## Exercise brief
Both the line below containing "dfrtp | 32 |" and the line containing "wait_state,1", along with every line between them, should be repeated exactly; no other line belongs in the answer.

## Exercise inputs

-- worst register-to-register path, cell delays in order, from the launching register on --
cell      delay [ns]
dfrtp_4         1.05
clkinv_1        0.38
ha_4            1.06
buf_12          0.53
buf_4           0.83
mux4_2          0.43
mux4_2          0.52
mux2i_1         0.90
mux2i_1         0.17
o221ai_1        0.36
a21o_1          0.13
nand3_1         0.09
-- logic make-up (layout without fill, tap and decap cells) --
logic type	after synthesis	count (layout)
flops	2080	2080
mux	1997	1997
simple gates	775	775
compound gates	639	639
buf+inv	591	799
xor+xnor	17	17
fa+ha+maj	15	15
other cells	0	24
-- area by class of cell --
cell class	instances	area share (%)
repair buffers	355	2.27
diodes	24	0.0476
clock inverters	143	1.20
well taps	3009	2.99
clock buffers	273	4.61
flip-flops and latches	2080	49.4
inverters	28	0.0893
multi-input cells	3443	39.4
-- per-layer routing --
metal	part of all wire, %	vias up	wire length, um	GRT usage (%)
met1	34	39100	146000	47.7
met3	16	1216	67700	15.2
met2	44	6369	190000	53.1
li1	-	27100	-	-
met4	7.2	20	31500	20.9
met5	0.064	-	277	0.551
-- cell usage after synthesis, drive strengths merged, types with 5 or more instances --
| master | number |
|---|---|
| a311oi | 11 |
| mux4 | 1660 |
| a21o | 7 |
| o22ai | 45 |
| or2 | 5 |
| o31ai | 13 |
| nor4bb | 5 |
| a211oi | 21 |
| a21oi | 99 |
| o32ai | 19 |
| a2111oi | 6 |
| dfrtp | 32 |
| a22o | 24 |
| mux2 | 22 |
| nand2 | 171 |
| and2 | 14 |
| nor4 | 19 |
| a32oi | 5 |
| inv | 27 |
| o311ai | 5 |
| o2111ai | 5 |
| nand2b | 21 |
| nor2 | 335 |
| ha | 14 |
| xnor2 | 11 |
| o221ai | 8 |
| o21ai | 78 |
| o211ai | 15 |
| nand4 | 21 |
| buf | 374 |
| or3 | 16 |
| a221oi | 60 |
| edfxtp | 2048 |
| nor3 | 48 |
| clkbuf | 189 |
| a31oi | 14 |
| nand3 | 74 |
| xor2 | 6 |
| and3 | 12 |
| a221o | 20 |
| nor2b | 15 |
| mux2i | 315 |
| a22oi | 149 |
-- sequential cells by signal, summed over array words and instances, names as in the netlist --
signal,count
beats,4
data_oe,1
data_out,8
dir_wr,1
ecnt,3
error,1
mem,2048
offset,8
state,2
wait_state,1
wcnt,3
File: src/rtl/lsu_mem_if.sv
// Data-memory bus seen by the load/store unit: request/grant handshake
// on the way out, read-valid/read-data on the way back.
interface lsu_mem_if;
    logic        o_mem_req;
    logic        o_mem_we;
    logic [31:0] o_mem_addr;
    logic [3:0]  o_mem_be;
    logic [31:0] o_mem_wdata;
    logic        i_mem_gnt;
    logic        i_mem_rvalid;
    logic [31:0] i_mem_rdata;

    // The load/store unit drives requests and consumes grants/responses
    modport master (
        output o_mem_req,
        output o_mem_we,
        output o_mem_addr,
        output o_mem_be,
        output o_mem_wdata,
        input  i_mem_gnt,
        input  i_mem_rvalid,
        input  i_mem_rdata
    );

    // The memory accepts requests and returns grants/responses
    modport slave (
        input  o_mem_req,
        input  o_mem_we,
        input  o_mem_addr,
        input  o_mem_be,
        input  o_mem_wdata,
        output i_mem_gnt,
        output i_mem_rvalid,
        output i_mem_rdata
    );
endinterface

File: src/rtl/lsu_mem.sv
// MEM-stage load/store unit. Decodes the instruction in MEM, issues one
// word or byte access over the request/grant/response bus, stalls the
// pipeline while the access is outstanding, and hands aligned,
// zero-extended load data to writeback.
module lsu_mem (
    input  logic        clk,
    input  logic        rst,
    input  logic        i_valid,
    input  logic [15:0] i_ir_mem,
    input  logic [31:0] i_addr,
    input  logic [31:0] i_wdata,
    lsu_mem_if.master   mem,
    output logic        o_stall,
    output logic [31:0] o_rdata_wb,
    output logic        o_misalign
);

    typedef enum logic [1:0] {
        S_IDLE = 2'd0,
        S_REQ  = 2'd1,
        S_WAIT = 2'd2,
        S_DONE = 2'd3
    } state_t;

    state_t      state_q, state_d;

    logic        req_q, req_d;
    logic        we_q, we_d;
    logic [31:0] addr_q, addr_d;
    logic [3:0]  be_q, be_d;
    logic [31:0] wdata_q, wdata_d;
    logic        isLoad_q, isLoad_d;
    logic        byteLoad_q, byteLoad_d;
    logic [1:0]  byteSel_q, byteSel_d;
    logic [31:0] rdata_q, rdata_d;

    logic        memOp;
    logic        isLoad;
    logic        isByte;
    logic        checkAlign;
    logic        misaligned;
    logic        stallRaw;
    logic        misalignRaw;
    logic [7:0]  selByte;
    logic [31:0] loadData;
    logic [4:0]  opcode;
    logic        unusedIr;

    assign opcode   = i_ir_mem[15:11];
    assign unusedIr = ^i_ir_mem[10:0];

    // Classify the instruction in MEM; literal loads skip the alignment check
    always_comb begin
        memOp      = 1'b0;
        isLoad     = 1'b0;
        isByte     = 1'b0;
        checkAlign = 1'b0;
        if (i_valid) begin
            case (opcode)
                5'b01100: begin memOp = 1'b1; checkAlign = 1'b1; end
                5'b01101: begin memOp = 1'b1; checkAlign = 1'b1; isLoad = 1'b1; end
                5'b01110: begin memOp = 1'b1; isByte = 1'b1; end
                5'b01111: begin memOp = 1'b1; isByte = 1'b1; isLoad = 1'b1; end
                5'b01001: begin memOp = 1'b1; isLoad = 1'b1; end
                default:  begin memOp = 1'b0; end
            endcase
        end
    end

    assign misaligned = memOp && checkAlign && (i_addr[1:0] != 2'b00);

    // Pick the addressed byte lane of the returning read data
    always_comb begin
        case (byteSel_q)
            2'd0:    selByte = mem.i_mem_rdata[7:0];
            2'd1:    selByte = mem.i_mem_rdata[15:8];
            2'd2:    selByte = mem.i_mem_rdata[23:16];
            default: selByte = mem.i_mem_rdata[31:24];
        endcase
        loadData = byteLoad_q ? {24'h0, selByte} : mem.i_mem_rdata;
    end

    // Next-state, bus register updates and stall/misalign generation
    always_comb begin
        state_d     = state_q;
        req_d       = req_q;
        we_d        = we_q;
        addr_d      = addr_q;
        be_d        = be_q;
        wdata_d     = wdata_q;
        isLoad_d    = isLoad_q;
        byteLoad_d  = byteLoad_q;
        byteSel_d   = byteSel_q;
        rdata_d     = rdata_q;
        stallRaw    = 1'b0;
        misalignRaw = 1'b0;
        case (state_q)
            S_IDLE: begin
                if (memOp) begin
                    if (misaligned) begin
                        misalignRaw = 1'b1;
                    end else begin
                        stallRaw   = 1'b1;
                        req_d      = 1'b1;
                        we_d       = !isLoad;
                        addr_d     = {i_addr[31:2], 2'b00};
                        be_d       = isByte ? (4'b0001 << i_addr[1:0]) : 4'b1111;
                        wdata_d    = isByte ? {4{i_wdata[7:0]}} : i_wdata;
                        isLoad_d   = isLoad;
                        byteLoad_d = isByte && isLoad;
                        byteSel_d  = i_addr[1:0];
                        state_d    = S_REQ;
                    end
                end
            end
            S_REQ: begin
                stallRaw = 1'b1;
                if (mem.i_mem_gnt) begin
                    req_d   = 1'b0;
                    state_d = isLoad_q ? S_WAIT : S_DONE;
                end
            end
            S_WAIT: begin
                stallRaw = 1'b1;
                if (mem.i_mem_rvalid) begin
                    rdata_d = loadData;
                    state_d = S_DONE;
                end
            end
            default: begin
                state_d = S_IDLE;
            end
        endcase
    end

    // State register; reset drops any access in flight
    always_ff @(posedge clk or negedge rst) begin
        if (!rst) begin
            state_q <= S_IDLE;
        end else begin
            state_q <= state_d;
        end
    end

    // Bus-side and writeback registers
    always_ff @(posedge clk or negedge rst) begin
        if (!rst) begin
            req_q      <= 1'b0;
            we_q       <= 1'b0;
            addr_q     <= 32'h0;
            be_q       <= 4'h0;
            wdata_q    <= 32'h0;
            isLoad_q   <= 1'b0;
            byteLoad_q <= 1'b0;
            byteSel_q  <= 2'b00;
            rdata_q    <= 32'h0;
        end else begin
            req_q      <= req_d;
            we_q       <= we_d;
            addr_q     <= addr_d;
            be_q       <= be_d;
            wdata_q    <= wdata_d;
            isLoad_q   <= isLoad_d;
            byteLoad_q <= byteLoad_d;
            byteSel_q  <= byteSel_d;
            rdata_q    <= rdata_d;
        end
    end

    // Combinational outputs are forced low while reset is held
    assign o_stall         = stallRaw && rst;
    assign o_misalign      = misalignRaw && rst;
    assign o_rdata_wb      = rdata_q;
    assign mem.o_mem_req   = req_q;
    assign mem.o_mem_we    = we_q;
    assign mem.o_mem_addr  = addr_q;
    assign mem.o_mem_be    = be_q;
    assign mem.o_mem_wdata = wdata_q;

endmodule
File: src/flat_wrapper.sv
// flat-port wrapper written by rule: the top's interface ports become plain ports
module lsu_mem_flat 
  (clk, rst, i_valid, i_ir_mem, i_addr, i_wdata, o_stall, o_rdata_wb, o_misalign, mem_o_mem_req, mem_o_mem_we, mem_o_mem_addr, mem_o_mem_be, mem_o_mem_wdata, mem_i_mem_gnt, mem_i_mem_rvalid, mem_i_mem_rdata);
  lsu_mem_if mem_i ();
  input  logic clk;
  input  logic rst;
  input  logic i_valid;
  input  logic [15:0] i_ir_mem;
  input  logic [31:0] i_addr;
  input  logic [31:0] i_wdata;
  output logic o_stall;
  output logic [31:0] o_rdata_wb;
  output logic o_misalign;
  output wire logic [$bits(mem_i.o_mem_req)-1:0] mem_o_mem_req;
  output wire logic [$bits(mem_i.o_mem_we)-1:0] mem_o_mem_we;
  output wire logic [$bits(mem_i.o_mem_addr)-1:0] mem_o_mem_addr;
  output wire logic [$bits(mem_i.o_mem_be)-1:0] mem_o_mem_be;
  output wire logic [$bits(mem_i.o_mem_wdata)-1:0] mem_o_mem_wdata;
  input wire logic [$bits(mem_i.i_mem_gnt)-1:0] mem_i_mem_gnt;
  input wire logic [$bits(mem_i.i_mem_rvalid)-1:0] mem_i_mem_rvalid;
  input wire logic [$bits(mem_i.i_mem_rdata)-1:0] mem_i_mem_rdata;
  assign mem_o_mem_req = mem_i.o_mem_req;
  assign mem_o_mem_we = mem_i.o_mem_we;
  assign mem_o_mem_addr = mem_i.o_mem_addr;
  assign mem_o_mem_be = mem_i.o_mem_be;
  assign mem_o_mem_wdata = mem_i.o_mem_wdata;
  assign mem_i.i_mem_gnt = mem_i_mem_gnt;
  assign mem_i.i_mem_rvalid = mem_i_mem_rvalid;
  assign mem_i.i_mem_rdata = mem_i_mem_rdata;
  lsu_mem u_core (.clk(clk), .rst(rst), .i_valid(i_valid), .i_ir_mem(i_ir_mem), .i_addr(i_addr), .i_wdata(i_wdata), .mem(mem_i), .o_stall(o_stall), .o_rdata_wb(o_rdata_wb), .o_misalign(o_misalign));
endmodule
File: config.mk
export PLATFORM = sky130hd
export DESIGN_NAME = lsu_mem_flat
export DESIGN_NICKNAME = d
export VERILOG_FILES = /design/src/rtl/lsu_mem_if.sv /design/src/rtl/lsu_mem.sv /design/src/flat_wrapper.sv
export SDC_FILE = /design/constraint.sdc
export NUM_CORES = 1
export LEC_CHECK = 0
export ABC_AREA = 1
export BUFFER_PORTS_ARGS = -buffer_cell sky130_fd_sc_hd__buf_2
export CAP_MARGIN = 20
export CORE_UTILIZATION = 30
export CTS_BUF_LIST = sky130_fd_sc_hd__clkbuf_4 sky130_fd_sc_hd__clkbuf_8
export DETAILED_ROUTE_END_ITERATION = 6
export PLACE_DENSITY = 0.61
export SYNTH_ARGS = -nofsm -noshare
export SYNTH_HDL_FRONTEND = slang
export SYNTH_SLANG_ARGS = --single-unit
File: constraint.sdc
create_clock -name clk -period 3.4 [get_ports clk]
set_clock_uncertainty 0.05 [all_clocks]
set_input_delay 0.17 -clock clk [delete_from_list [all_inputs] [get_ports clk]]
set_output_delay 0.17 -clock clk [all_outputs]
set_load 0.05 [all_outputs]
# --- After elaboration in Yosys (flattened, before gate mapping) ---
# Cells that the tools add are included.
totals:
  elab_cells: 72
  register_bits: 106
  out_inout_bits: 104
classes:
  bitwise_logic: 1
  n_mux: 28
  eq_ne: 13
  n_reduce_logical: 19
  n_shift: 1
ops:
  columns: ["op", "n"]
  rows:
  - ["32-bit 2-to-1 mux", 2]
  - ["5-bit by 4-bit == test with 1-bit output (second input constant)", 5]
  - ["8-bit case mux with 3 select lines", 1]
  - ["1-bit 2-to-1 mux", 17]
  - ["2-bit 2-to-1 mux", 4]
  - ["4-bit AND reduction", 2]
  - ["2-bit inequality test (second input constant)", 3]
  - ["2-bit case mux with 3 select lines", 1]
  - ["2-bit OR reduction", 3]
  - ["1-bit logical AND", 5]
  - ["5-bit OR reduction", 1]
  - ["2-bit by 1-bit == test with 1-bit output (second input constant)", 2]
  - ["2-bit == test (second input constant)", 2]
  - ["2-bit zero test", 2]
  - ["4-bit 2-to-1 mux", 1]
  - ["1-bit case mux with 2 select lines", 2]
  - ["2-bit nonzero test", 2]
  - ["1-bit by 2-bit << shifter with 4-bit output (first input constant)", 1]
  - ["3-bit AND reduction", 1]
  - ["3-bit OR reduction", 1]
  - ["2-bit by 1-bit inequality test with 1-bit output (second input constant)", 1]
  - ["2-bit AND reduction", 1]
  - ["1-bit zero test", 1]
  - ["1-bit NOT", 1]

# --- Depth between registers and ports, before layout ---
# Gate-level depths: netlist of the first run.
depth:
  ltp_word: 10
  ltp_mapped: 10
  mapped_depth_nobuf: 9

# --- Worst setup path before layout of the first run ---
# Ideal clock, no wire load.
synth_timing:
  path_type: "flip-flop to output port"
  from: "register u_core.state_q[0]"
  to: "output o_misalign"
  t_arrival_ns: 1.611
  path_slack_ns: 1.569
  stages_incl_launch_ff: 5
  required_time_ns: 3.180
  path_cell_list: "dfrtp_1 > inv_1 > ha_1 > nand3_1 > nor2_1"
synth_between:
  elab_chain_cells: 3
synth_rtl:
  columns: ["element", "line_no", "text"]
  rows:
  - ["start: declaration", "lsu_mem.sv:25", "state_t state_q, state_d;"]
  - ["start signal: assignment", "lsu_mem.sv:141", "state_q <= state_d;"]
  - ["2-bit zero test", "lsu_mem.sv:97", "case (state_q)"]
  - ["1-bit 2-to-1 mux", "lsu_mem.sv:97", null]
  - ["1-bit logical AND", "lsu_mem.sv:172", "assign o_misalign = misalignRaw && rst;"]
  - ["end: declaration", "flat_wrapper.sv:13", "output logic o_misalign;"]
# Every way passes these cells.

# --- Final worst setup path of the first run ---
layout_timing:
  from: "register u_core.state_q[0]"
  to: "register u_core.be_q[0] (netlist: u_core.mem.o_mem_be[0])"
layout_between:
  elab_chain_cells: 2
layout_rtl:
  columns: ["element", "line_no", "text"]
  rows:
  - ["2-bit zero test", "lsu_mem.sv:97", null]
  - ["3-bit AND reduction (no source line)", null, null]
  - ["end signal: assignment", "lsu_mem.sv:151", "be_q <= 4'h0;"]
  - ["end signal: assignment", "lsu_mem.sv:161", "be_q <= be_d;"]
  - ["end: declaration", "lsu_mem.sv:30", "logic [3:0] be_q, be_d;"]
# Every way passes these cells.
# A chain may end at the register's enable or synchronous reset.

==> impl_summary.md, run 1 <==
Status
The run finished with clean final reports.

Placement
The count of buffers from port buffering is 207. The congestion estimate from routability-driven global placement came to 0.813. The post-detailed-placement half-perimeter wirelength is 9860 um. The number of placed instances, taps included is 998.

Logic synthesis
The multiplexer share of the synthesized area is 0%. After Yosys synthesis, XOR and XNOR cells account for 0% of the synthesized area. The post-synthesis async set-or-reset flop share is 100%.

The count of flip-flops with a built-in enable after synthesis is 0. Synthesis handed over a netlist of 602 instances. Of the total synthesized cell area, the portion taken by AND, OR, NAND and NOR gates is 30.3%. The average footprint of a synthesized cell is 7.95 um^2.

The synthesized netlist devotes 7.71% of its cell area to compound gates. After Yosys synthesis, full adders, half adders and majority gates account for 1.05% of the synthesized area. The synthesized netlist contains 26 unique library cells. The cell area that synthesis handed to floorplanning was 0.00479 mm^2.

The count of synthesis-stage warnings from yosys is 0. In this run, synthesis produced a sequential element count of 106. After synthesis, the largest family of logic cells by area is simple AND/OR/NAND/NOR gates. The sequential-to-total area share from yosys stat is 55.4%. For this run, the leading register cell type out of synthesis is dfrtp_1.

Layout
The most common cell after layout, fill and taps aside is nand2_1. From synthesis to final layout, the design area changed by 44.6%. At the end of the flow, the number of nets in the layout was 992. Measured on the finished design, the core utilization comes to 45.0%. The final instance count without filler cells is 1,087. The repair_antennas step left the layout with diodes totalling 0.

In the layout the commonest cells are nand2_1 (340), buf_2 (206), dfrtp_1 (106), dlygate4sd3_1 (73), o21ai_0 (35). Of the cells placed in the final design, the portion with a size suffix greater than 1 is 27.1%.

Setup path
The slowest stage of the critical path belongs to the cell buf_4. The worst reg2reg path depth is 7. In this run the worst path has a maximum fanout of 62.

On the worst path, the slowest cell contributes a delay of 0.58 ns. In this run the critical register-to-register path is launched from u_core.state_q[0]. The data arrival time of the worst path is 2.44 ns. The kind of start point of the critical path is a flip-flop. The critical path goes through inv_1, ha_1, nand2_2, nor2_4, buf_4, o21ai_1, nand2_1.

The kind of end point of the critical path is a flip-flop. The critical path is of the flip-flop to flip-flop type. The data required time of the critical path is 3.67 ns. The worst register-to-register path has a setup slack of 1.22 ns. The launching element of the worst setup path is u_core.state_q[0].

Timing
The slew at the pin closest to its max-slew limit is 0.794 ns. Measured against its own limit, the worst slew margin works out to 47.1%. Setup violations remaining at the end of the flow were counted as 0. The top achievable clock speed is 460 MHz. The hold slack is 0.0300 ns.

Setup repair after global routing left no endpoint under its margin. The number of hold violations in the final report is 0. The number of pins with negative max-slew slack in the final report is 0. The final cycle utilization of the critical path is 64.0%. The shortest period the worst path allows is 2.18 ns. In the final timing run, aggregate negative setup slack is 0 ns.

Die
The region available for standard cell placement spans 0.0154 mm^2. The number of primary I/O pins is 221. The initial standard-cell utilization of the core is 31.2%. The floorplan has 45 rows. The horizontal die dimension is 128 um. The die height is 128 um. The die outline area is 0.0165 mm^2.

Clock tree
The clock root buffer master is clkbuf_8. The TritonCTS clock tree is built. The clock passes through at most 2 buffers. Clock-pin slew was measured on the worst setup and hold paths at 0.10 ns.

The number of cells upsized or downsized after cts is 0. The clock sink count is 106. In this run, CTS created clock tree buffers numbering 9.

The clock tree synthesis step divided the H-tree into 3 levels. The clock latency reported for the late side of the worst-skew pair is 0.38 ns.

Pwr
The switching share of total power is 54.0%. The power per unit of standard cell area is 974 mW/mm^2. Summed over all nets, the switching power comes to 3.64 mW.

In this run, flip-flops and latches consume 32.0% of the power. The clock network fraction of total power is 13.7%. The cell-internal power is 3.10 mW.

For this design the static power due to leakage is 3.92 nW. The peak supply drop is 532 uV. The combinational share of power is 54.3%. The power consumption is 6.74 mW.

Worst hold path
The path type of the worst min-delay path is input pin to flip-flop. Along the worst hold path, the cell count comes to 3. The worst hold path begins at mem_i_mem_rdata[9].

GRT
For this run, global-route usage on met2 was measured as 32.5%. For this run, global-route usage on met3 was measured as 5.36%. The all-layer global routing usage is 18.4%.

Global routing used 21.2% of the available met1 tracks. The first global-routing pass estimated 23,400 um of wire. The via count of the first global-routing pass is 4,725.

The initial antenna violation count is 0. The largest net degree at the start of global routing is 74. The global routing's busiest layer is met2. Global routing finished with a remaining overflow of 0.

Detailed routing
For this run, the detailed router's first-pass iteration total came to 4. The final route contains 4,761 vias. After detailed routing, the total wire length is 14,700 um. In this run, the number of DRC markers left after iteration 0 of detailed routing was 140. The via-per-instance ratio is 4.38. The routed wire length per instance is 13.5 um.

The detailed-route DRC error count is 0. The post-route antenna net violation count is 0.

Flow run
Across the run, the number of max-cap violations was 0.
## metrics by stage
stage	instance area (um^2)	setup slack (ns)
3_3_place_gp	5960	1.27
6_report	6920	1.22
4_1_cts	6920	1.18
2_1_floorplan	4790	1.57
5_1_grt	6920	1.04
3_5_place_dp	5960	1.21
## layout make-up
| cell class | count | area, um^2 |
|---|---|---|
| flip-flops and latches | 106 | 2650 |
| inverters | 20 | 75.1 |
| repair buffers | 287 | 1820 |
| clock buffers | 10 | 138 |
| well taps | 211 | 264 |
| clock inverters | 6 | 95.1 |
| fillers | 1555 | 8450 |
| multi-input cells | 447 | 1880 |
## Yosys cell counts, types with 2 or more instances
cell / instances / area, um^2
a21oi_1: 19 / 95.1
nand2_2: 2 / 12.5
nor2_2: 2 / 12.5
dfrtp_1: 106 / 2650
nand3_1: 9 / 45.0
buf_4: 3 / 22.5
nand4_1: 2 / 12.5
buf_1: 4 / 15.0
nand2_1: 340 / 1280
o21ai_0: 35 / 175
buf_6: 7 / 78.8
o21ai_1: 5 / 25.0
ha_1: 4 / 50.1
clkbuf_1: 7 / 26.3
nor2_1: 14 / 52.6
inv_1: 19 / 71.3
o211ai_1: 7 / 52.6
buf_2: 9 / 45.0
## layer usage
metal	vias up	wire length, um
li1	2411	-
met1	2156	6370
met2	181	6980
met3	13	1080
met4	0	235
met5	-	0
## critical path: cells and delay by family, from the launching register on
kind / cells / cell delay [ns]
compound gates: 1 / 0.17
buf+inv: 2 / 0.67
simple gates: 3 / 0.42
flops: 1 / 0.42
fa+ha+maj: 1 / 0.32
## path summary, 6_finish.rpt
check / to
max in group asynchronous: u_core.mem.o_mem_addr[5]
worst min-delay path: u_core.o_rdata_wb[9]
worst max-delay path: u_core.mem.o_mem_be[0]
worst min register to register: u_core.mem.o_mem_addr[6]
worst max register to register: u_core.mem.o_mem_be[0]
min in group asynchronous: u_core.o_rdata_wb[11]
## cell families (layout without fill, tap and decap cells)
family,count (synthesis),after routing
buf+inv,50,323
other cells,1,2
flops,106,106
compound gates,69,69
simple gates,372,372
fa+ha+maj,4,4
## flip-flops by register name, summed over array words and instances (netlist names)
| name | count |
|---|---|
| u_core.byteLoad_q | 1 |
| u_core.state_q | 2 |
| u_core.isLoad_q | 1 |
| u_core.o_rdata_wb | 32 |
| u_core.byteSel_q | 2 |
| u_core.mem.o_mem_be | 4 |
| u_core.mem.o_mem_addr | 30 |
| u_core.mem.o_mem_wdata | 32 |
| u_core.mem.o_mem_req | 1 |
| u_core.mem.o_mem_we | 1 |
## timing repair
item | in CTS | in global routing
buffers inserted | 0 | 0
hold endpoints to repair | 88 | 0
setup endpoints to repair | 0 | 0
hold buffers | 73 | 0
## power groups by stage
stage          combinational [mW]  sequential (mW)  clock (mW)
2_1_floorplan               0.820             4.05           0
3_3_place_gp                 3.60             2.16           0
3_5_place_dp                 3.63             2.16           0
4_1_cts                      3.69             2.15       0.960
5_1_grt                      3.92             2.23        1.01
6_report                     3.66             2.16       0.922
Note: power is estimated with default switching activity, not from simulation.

## Task response
| dfrtp | 32 |
| a22o | 24 |
| mux2 | 22 |
| nand2 | 171 |
| and2 | 14 |
| nor4 | 19 |
| a32oi | 5 |
| inv | 27 |
| o311ai | 5 |
| o2111ai | 5 |
| nand2b | 21 |
| nor2 | 335 |
| ha | 14 |
| xnor2 | 11 |
| o221ai | 8 |
| o21ai | 78 |
| o211ai | 15 |
| nand4 | 21 |
| buf | 374 |
| or3 | 16 |
| a221oi | 60 |
| edfxtp | 2048 |
| nor3 | 48 |
| clkbuf | 189 |
| a31oi | 14 |
| nand3 | 74 |
| xor2 | 6 |
| and3 | 12 |
| a221o | 20 |
| nor2b | 15 |
| mux2i | 315 |
| a22oi | 149 |
-- sequential cells by signal, summed over array words and instances, names as in the netlist --
signal,count
beats,4
data_oe,1
data_out,8
dir_wr,1
ecnt,3
error,1
mem,2048
offset,8
state,2
wait_state,1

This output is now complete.